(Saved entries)
......

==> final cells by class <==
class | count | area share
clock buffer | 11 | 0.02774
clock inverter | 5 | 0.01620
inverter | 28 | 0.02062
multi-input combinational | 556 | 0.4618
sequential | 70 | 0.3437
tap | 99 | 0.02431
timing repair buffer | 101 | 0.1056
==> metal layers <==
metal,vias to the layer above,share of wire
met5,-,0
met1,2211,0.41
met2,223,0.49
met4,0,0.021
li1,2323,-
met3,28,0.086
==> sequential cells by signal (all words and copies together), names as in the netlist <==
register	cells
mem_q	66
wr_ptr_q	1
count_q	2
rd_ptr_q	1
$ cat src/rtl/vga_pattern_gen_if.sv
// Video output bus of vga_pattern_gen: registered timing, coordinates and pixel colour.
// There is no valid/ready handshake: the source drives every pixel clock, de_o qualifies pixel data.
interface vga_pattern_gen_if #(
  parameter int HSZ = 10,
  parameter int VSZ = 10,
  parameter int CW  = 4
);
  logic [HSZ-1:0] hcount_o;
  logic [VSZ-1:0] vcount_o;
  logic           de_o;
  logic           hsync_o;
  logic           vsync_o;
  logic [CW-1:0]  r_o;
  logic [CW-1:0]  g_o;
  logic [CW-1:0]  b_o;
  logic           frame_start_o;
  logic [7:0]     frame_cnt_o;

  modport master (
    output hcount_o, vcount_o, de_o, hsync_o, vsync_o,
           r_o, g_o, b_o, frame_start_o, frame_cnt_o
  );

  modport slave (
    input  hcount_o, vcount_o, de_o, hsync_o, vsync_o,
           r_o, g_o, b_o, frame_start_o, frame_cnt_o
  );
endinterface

......

TASK ITEM — Go through the data and gather every line that holds "class".

PROBLEM SOLUTION —
==> final cells by class <==
class | count | area share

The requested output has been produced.